Your child. Your beloved anxious child! She is wonderful. He is sensitive. She is kind, but he can also be angry, tearful, and jealous. Although your child's positive qualities are many, making and maintaining friendships may not be one of them. So, what are you, as the parent of an anxious child, to do in an effort to help your child learn how to connect with other same aged peers, play well with them, and gain the skills to manage situations that don't go his way? This is a difficult task because you hurt for your child when you see the conflicts, when you hear the words, "She's being mean to me," or notice that your invitations for playdates are not being answered or reciprocated.

Keep Your Ears Open

I encourage parents to invite a friend over to play and to keep a listening ear from the next room. That is, take note of how your child interacts with his peer. For example, is your child bossy? Or, is your child quickly backing down to what the other child wants to do, but then voices to you later that the playdate was not fun because she did not get to play the games she wanted?

Listen to how your child manages negotiations, compromises, if at all.
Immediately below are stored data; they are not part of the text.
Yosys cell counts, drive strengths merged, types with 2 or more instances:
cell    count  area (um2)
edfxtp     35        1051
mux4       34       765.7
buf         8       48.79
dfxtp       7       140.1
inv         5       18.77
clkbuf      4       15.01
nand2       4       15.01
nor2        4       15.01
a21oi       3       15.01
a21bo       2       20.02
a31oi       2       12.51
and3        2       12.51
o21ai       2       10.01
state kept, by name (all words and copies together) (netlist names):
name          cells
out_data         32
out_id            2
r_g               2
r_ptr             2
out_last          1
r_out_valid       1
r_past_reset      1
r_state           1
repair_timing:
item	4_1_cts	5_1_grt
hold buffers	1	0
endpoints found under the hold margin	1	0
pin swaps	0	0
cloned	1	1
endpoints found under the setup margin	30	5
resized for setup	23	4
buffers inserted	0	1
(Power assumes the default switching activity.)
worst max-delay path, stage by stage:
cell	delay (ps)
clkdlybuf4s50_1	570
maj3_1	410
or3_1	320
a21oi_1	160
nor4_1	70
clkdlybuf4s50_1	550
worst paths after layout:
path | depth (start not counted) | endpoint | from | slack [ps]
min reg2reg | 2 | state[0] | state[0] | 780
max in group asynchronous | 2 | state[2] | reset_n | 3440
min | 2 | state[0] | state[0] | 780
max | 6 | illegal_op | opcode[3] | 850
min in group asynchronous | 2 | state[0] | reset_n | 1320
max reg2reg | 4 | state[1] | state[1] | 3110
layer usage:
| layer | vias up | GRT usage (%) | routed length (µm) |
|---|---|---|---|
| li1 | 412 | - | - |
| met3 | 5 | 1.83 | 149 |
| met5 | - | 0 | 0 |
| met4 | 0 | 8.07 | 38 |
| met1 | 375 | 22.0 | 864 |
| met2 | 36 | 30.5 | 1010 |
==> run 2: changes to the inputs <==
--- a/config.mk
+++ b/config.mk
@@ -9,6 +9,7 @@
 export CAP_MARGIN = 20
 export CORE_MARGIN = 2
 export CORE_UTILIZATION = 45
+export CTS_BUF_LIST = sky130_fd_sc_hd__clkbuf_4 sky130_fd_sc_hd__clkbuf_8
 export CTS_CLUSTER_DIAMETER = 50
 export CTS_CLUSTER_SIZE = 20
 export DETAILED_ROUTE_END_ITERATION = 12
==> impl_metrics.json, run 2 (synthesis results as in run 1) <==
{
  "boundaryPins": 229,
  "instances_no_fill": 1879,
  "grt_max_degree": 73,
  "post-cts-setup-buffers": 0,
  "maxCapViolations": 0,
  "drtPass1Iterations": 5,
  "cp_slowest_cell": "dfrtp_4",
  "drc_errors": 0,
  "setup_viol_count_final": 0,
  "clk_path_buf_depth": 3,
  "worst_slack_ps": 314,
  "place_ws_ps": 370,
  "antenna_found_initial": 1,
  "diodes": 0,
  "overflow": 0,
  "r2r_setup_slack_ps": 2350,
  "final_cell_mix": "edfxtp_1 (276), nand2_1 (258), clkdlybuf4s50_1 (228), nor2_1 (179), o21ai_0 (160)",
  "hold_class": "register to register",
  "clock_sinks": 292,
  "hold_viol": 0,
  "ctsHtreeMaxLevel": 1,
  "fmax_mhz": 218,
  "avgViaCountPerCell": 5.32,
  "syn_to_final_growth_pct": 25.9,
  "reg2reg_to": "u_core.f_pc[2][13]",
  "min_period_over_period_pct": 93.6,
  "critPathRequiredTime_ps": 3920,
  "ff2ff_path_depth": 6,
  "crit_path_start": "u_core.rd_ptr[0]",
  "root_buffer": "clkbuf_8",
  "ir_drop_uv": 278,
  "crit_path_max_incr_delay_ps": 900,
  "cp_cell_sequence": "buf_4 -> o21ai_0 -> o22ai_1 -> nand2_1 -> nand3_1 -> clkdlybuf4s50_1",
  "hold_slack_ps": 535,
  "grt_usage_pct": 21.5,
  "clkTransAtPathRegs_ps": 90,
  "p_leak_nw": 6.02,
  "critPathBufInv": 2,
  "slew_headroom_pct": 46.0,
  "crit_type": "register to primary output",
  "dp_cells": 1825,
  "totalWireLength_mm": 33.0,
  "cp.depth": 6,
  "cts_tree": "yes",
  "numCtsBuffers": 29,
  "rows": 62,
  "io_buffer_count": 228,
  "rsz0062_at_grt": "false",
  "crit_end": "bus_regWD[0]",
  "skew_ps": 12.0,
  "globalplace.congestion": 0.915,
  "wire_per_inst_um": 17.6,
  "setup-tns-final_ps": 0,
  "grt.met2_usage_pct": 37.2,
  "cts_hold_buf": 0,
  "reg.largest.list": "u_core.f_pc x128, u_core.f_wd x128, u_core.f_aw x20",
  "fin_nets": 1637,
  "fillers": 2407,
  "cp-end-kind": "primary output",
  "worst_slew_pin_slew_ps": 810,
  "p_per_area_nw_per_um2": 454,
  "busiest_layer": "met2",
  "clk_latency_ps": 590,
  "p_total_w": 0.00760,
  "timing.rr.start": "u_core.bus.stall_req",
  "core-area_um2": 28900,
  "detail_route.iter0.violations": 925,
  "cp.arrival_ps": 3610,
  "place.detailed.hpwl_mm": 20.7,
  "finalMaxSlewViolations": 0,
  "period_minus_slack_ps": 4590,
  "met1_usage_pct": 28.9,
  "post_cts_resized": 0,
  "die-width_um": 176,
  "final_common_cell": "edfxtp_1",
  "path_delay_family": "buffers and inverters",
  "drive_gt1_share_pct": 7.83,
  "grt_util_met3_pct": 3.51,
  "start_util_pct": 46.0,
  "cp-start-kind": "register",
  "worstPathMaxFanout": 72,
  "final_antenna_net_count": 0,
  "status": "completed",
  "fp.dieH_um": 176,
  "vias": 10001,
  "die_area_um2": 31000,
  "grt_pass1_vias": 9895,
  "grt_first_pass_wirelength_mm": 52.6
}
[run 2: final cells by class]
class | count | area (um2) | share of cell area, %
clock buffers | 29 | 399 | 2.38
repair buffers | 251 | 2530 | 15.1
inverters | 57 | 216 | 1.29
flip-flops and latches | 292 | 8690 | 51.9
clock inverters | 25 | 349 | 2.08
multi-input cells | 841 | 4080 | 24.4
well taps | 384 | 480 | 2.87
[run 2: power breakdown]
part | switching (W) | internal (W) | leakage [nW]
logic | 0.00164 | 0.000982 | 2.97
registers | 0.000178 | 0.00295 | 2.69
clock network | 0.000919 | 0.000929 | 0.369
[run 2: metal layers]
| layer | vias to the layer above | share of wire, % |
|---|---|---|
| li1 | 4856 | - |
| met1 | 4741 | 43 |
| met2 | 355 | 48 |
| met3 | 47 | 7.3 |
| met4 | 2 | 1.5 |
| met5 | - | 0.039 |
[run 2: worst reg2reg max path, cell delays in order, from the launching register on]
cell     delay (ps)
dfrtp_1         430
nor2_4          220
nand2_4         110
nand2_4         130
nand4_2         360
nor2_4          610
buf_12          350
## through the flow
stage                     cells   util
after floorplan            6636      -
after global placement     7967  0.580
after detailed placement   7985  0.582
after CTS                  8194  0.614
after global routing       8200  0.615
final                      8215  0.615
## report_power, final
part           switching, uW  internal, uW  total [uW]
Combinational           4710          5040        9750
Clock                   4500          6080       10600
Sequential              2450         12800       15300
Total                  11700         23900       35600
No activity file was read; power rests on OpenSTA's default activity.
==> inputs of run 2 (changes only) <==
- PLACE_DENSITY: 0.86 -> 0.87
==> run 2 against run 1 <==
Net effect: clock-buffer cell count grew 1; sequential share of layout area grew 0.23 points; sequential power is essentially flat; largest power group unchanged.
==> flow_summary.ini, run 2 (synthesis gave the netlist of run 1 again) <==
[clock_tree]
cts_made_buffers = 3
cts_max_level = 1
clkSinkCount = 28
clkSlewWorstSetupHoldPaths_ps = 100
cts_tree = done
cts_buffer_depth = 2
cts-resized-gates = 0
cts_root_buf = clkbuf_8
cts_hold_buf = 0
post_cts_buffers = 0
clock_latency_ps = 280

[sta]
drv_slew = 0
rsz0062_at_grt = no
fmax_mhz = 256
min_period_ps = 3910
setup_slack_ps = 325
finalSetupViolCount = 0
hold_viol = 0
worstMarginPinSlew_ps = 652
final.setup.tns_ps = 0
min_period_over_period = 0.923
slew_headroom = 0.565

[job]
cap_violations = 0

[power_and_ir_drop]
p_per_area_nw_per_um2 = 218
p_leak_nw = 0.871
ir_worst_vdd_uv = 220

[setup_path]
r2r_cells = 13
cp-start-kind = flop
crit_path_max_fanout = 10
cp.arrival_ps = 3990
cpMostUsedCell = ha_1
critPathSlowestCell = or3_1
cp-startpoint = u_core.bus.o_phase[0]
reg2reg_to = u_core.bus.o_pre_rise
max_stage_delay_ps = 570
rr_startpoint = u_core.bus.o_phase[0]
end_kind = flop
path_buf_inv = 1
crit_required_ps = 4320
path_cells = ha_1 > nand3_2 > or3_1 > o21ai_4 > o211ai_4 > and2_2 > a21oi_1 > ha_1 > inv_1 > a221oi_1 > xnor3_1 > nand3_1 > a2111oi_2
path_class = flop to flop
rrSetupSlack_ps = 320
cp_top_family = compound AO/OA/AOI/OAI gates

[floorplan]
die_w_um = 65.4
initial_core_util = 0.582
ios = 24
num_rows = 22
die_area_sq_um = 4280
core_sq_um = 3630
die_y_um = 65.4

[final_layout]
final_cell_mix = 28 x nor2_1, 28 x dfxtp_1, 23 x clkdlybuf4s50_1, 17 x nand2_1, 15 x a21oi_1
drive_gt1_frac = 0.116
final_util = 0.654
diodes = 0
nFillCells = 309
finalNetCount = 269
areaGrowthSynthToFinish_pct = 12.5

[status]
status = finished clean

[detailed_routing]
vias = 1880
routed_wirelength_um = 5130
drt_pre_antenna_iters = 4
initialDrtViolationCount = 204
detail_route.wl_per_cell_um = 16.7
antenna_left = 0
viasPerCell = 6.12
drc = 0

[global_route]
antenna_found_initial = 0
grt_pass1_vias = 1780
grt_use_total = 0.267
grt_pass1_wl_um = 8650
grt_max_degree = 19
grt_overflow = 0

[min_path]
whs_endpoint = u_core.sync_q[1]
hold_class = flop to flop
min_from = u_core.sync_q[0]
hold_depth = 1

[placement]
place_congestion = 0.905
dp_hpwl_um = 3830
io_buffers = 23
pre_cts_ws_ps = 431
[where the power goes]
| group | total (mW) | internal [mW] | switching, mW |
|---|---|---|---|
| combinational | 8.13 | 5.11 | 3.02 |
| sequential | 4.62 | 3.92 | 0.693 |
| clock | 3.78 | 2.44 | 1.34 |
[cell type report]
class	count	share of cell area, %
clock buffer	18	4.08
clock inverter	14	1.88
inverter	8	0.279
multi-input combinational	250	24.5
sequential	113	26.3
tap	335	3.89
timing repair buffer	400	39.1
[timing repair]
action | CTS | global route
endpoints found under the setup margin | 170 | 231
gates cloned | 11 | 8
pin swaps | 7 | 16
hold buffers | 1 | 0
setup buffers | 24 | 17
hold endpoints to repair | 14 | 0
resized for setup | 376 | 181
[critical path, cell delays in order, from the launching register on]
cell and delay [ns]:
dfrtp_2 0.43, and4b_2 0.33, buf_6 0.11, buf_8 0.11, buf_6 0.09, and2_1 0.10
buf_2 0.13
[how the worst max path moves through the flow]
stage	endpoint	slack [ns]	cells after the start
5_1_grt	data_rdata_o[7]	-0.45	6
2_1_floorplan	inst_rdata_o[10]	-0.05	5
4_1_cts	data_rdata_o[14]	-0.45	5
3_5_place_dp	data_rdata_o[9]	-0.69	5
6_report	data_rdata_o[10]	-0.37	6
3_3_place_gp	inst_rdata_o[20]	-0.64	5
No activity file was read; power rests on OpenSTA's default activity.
## src/rtl/block_transfer_sequencer_pkg.sv

```systemverilog
// Shared definitions for the LDM/STM block-transfer sequencer: FSM encoding,
// addressing-mode codes and the register-list population count.
package block_transfer_sequencer_pkg;

    localparam int REG_LIST_W         = 16;
    localparam int COUNT_W            = 5;
    localparam int DEFAULT_WORD_BYTES = 4;

    typedef enum logic [2:0] {
        ST_IDLE  = 3'd0,
        ST_SETUP = 3'd1,
        ST_XFER  = 3'd2,
        ST_WB    = 3'd3,
        ST_DONE  = 3'd4
    } bts_state_t;

    // Mode code is {up, pre}
    localparam logic [1:0] MODE_DA = 2'b00;
    localparam logic [1:0] MODE_DB = 2'b01;
    localparam logic [1:0] MODE_IA = 2'b10;
    localparam logic [1:0] MODE_IB = 2'b11;

    function automatic logic [COUNT_W-1:0] popcount(input logic [REG_LIST_W-1:0] v);
        logic [COUNT_W-1:0] cnt;
        cnt = '0;
        for (int i = 0; i < REG_LIST_W; i++) begin
            cnt = cnt + COUNT_W'(v[i]);
        end
        return cnt;
    endfunction

endpackage

```

## src/rtl/block_transfer_sequencer_lowest_set_bit.sv

```systemverilog
// Priority encoder: index of the lowest set bit of a register list, plus a
// flag that at least one bit is set.
module lowest_set_bit
    import block_transfer_sequencer_pkg::*;
#(
    parameter int WIDTH = REG_LIST_W,
    parameter int IDX_W = $clog2(WIDTH)
) (
    input  logic [WIDTH-1:0] vec,
    output logic [IDX_W-1:0] index,
    output logic             valid
);

    always_comb begin
        index = '0;
        valid = |vec;
        // Scan downwards so the lowest set bit is the last one written.
        for (int i = WIDTH - 1; i >= 0; i--) begin
            if (vec[i]) begin
                index = IDX_W'(i);
            end
        end
    end

endmodule

```

## src/rtl/block_transfer_sequencer.sv

```systemverilog
// LDM/STM sequencer: walks a register list lowest-first, issuing one memory
// request per register, then optionally writes the final address to the base.
module block_transfer_sequencer
    import block_transfer_sequencer_pkg::*;
#(
    parameter int ADDR_W     = 32,
    parameter int NREGS      = 16,
    parameter int WORD_BYTES = DEFAULT_WORD_BYTES
) (
    input  logic                     clock,
    input  logic                     reset,
    input  logic                     start,
    output logic                     ready,
    input  logic                     load,
    input  logic                     up,
    input  logic                     pre,
    input  logic                     writeback,
    input  logic [$clog2(NREGS)-1:0] base_reg,
    input  logic [ADDR_W-1:0]        base_addr,
    input  logic [NREGS-1:0]         reg_list,
    output logic [$clog2(NREGS)-1:0] rf_read_num,
    input  logic [ADDR_W-1:0]        rf_read_data,
    output logic                     rf_write_en,
    output logic [$clog2(NREGS)-1:0] rf_write_num,
    output logic [ADDR_W-1:0]        rf_write_data,
    output logic                     mem_req,
    output logic                     mem_we,
    output logic [ADDR_W-1:0]        mem_addr,
    output logic [ADDR_W-1:0]        mem_wdata,
    input  logic                     mem_ack,
    input  logic [ADDR_W-1:0]        mem_rdata,
    output logic                     done
);

    localparam int IDX_W = $clog2(NREGS);
    localparam logic [ADDR_W-1:0] STEP = ADDR_W'(WORD_BYTES);

    bts_state_t state_q, state_d;

    logic              cmd_load_q;
    logic              cmd_up_q;
    logic              cmd_pre_q;
    logic              cmd_wb_q;
    logic [IDX_W-1:0]  cmd_base_reg_q;
    logic [ADDR_W-1:0] cmd_base_addr_q;
    logic [NREGS-1:0]  cmd_list_q;
    logic [NREGS-1:0]  remain_q;
    logic [ADDR_W-1:0] addr_q;
    logic [ADDR_W-1:0] final_q;
    logic              gap_q;

    logic [IDX_W-1:0]   cur_idx;
    logic               cur_valid;
    logic [NREGS-1:0]   cur_onehot;
    logic [NREGS-1:0]   remain_after;
    logic [COUNT_W-1:0] list_count;
    logic [ADDR_W-1:0]  span;
    logic [ADDR_W-1:0]  first_addr;
    logic [ADDR_W-1:0]  last_addr;
    logic               wb_taken;
    logic               xfer_ack;

    function automatic logic [ADDR_W-1:0] start_address(
        input logic [1:0]        mode,
        input logic [ADDR_W-1:0] base,
        input logic [ADDR_W-1:0] total
    );
        logic [ADDR_W-1:0] a;
        case (mode)
            MODE_IA: a = base;
            MODE_IB: a = base + STEP;
            MODE_DA: a = base - total + STEP;
            MODE_DB: a = base - total;
            default: a = base;
        endcase
        return a;
    endfunction

    lowest_set_bit #(
        .WIDTH (NREGS),
        .IDX_W (IDX_W)
    ) u_lowest_set_bit (
        .vec   (remain_q),
        .index (cur_idx),
        .valid (cur_valid)
    );

    assign cur_onehot   = {{(NREGS-1){1'b0}}, 1'b1} << cur_idx;
    assign remain_after = remain_q & ~cur_onehot;
    assign list_count   = popcount(cmd_list_q);
    assign span         = ADDR_W'(list_count) * STEP;
    assign first_addr   = start_address({cmd_up_q, cmd_pre_q}, cmd_base_addr_q, span);
    assign last_addr    = cmd_up_q ? (cmd_base_addr_q + span) : (cmd_base_addr_q - span);
    // A loaded base register keeps the value read from memory.
    assign wb_taken     = cmd_wb_q && !(cmd_load_q && cmd_list_q[cmd_base_reg_q]);

    always_ff @(posedge clock or negedge reset) begin
        if (!reset) begin
            state_q <= ST_IDLE;
        end else begin
            state_q <= state_d;
        end
    end

    always_comb begin
        state_d       = state_q;
        ready         = 1'b0;
        mem_req       = 1'b0;
        mem_we        = 1'b0;
        mem_addr      = '0;
        mem_wdata     = '0;
        rf_read_num   = '0;
        rf_write_en   = 1'b0;
        rf_write_num  = '0;
        rf_write_data = '0;
        done          = 1'b0;
        xfer_ack      = 1'b0;
        case (state_q)
            ST_IDLE: begin
                ready = 1'b1;
                if (start) begin
                    state_d = ST_SETUP;
                end
            end
            ST_SETUP: begin
                state_d = (list_count == '0) ? ST_DONE : ST_XFER;
            end
            ST_XFER: begin
                // Request is idle for one cycle after each ack.
                if (!gap_q && cur_valid) begin
                    mem_req  = 1'b1;
                    mem_we   = !cmd_load_q;
                    mem_addr = addr_q;
                    if (!cmd_load_q) begin
                        rf_read_num = cur_idx;
                        mem_wdata   = rf_read_data;
                    end
                    if (mem_ack) begin
                        xfer_ack = 1'b1;
                        if (cmd_load_q) begin
                            rf_write_en   = 1'b1;
                            rf_write_num  = cur_idx;
                            rf_write_data = mem_rdata;
                        end
                        if (remain_after == '0) begin
                            state_d = wb_taken ? ST_WB : ST_DONE;
                        end
                    end
                end
            end
            ST_WB: begin
                rf_write_en   = 1'b1;
                rf_write_num  = cmd_base_reg_q;
                rf_write_data = final_q;
                state_d       = ST_DONE;
            end
            ST_DONE: begin
                done    = 1'b1;
                state_d = ST_IDLE;
            end
            default: begin
                state_d = ST_IDLE;
            end
        endcase
    end

    always_ff @(posedge clock or negedge reset) begin
        if (!reset) begin
            cmd_load_q      <= 1'b0;
            cmd_up_q        <= 1'b0;
            cmd_pre_q       <= 1'b0;
            cmd_wb_q        <= 1'b0;
            cmd_base_reg_q  <= '0;
            cmd_base_addr_q <= '0;
            cmd_list_q      <= '0;
            remain_q        <= '0;
            addr_q          <= '0;
            final_q         <= '0;
            gap_q           <= 1'b0;
        end else begin
            if (state_q == ST_IDLE && start) begin
                cmd_load_q      <= load;
                cmd_up_q        <= up;
                cmd_pre_q       <= pre;
                cmd_wb_q        <= writeback;
                cmd_base_reg_q  <= base_reg;
                cmd_base_addr_q <= base_addr;
                cmd_list_q      <= reg_list;
                remain_q        <= reg_list;
                gap_q           <= 1'b0;
            end
            if (state_q == ST_SETUP) begin
                addr_q  <= first_addr;
                final_q <= last_addr;
            end
            if (state_q == ST_XFER) begin
                if (gap_q) begin
                    gap_q <= 1'b0;
                end else if (xfer_ack) begin
                    remain_q <= remain_after;
                    addr_q   <= addr_q + STEP;
                    gap_q    <= (remain_after != '0);
                end
            end
        end
    end

endmodule
```
File: config.mk
export PLATFORM = sky130hd
export DESIGN_NAME = cabac_intra_luma_nbr
export DESIGN_NICKNAME = d
export VERILOG_FILES = /design/src/rtl/cabac_intra_luma_nbr.sv
export SDC_FILE = /design/constraint.sdc
export NUM_CORES = 1
export LEC_CHECK = 0
export ABC_CLOCK_PERIOD_IN_PS = 8050
export BUFFER_PORTS_ARGS = -buffer_cell sky130_fd_sc_hd__buf_2
export CAP_MARGIN = 20
export CORE_MARGIN = 5
export CORE_UTILIZATION = 26
export DETAILED_ROUTE_END_ITERATION = 12
export GPL_TIMING_DRIVEN = 0
export SLEW_MARGIN = 20
export SYNTH_ARGS = -nofsm -noshare
export SYNTH_HDL_FRONTEND = slang
export SYNTH_SLANG_ARGS = --single-unit
File: constraint.sdc
create_clock -name clk -period 8.05 [get_ports clk]
set_input_delay 1.2075 -clock clk [delete_from_list [all_inputs] [get_ports clk]]
set_output_delay 1.2075 -clock clk [all_outputs]
set_load 0.01 [all_outputs]
File: src/rtl/cabac_intra_luma_nbr.sv
// cabac_intra_luma_nbr: splits CUs into luma PUs and emits current/left/top modes from per-LCU neighbour memories
module cabac_intra_luma_nbr (
  input  logic        clk,
  input  logic        rst,
  input  logic        lcu_start_i,
  input  logic        lcu_left_avail_i,
  input  logic        cu_valid_i,
  output logic        cu_ready_o,
  input  logic [3:0]  cu_x_i,
  input  logic [3:0]  cu_y_i,
  input  logic [1:0]  cu_size_i,
  input  logic        cu_intra_i,
  input  logic        cu_nxn_i,
  input  logic [23:0] cu_mode_i,
  output logic        se_valid_o,
  input  logic        se_ready_i,
  output logic [5:0]  cur_mode_o,
  output logic [5:0]  left_mode_o,
  output logic [5:0]  top_mode_o,
  output logic [1:0]  pu_idx_o,
  output logic        pu_last_o
);
  typedef enum logic [1:0] {IDLE, LOAD, WAIT, INTER} state_t;
  state_t      st;
  logic [1:0]  k;
  logic [3:0]  x, y;
  logic [1:0]  sz;
  logic        nxn;
  logic [23:0] modes;
  logic [5:0]  left_arr [16];
  logic [5:0]  top_arr [16];
  logic [5:0]  mk;
  logic [4:0]  px, py, w;
  assign cu_ready_o = (st == IDLE) && !lcu_start_i;
  // current PU mode and footprint; an inter CU is latched with nxn=0 so this is the whole CU
  always_comb begin
    mk = k == 2'd0 ? modes[5:0] : k == 2'd1 ? modes[11:6] : k == 2'd2 ? modes[17:12] : modes[23:18];
    px = {1'b0, x} + {4'b0, nxn & k[0]};
    py = {1'b0, y} + {4'b0, nxn & k[1]};
    w  = nxn ? 5'd1 : 5'd2 << sz;
  end
  // control FSM with registered PU record and neighbour-memory updates
  always_ff @(posedge clk or posedge rst) begin
    if (rst) begin
      st          <= IDLE;
      se_valid_o  <= 1'b0;
      cur_mode_o  <= '0;
      left_mode_o <= '0;
      top_mode_o  <= '0;
      pu_idx_o    <= '0;
      pu_last_o   <= 1'b0;
      k           <= '0;
      x           <= '0;
      y           <= '0;
      sz          <= '0;
      nxn         <= 1'b0;
      modes       <= '0;
      for (int i = 0; i < 16; i++) begin
        left_arr[i] <= 6'd1;
        top_arr[i]  <= 6'd1;
      end
    end else begin
      case (st)
        IDLE: begin
          if (lcu_start_i) begin
            if (!lcu_left_avail_i)
              for (int i = 0; i < 16; i++) left_arr[i] <= 6'd1;
          end else if (cu_valid_i) begin
            x     <= cu_x_i;
            y     <= cu_y_i;
            sz    <= cu_size_i;
            nxn   <= cu_nxn_i & cu_intra_i;
            modes <= cu_mode_i;
            k     <= '0;
            st    <= cu_intra_i ? LOAD : INTER;
          end
        end
        LOAD: begin
          cur_mode_o  <= mk;
          left_mode_o <= left_arr[py[3:0]];
          top_mode_o  <= py == 5'd0 ? 6'd1 : top_arr[px[3:0]];
          pu_idx_o    <= k;
          pu_last_o   <= !nxn || k == 2'd3;
          se_valid_o  <= 1'b1;
          st          <= WAIT;
        end
        WAIT: begin
          if (se_ready_i) begin
            for (int i = 0; i < 16; i++) begin
              if (5'(i) >= px && 5'(i) < px + w) top_arr[i] <= cur_mode_o;
              if (5'(i) >= py && 5'(i) < py + w) left_arr[i] <= cur_mode_o;
            end
            se_valid_o <= 1'b0;
            k          <= k + 2'd1;
            st         <= pu_last_o ? IDLE : LOAD;
          end
        end
        default: begin
          for (int i = 0; i < 16; i++) begin
            if (5'(i) >= px && 5'(i) < px + w) top_arr[i] <= 6'd1;
            if (5'(i) >= py && 5'(i) < py + w) left_arr[i] <= 6'd1;
          end
          st <= IDLE;
        end
      endcase
    end
  end
endmodule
Are you hearing, "If you don't play this game with me, then you're not my friend"? Take note of which games your child enjoys and if the other child is joining him.

All of this information gives you insight into how your child is interacting with other children when you are not within earshot. You are also gaining valuable information about your child's preferences, conflict resolution skills, and social personality.

Give them the Words

Another thing I like to do for my own anxious children and the children and adolescents that I work with is to give them lines. These are lines that they can say in response to a peer if they are being picked on, when they are afraid to express a preference, or to give them the words to say 'no' when they don't want to hurt another person's feelings.

For an anxious child who just wants to please everyone around her, it is difficult to say no, or to express that he wants the blue eraser and not the red one, and to respond to a peer that she doesn't want to trade her eraser because she likes it. It's also challenging to respond to another person who may be belittling, picking on or hurting your anxious child's feelings. Sometimes, our kids freeze and the phrases that they wish they said come to them with great ease after the high anxiety and emotion dissipates.

I often give my children lines, such as: "No thanks, not today;" or "Maybe another time;" or "I like my sticker but maybe we'll trade next time;" or "I like my shoes and they're mine, so it's okay if you don't like them."

Keep It Real

That is, although you want your child to develop and maintain friendships, try to avoid scheduling play dates or discussing friendships too often. Keep the conversations light when you hear what your child is reporting back about interactions with peers. Avoid statements like, "You should have more friends," or "The other kids have more playdates than you do," as this points out a deficit and you don't want your already anxious little one to find another source of worry.

Play dates can be limited to one time per week with emphasis on downtime on the other days. That is, allow your child to decompress from his day in an effort to help the body to de-stress and allow for moments of lower stress or even relaxation. Relaxation activities can include reading a book, listening to music using headphones, drawing, coloring, playing with sand (kinetic sand) or having a box filled with rice or beans.

Take a deep breath yourself, as the parent, and have faith that your child is going to establish friendships over time, but slowly, through specific supports and strategies.